Interestingly, some companies who have not wanted or not been able to develop a performing internal sales organization have externalized or outsourced their entire sales force to specialized external “mercenary” sales teams. These often succeed in achieving excellent results. Note that coaches do not manage these external sales teams. Indeed, in these external sales companies, real sales managers know how to enforce results-oriented procedures, accompany salespeople to define higher goals, follow up their clients, measure progress, and achieve very high results. These organizations must be more motivating, somehow. Or rather than coach sales people, is it the managers and executives that are being coached?

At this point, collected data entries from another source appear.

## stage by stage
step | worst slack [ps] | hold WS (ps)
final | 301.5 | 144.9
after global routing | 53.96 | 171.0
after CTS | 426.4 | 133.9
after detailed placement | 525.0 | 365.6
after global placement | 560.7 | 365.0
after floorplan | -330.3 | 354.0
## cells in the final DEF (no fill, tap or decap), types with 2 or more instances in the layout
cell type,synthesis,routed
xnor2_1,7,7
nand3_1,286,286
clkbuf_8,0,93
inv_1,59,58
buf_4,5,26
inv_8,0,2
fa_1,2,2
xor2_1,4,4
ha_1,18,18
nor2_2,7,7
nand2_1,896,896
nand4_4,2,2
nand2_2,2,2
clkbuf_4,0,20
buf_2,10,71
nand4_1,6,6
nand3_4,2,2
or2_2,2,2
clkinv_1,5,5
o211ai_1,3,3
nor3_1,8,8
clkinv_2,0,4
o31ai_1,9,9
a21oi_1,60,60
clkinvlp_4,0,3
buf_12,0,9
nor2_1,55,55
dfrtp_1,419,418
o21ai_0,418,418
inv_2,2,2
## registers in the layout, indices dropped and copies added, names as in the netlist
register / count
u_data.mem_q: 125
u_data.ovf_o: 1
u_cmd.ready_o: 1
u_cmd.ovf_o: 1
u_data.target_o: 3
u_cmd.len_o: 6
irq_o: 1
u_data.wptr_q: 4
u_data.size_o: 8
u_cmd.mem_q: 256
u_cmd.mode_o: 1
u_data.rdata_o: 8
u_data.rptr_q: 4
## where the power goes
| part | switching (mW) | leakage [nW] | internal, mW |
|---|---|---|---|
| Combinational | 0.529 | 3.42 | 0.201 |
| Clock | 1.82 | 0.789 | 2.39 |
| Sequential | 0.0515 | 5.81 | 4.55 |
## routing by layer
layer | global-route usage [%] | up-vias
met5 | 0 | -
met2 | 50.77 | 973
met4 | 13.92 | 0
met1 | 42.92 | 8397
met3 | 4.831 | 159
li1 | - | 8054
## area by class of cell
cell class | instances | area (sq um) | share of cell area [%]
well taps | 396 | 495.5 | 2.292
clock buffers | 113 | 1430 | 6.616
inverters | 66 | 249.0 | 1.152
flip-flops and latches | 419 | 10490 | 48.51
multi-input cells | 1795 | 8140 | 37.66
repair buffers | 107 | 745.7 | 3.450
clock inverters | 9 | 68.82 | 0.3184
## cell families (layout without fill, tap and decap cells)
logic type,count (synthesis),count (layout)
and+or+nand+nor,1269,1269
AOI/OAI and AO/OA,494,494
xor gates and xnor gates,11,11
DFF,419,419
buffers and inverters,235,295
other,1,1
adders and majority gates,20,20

What seems to emerge out of the recent “performance coaching” trend is that some organizations have given up on developing their executive and management skills of the people who hold these positions. When executives and managers don’t manage their personnel to achieve measurable results, the new strategy is to have their personnel directly “coached” by a third person to achieve results. Interestingly, these third persons do not get perks and bonuses linked to sales results, as they do not hold management position. This seems to be quite a roundabout way to protect all the executives and managers who lack management skills. But then, it is no secret that most executive decisions just aim to increase executive comfort.

The real issue may be for companies to accept to face their reality. Too many people holding executive and management positions are still not trained to be real people leaders and managers. Most of them may indeed be good experts or have friends in the system and seniority in the organization, but they do not know how to accompany their personnel and teams to achieve outstanding professional results by delegating, motivating, enforcing procedures, defining ambitions goals, following up, measuring progress, and achieving higher financial results. This, interestingly is the focus of executive coaching.

It is quite clear that these organizations are underachieving. But bypassing executives and management with operational coaches will not solve the issue on the long run. Consequently, people holding executives management positions need to be coached or trained to embody management skills and really accompany their personnel. That is their main function. To achieve this, it is the executives and their managers that need training and probably coaching. Not their personnel.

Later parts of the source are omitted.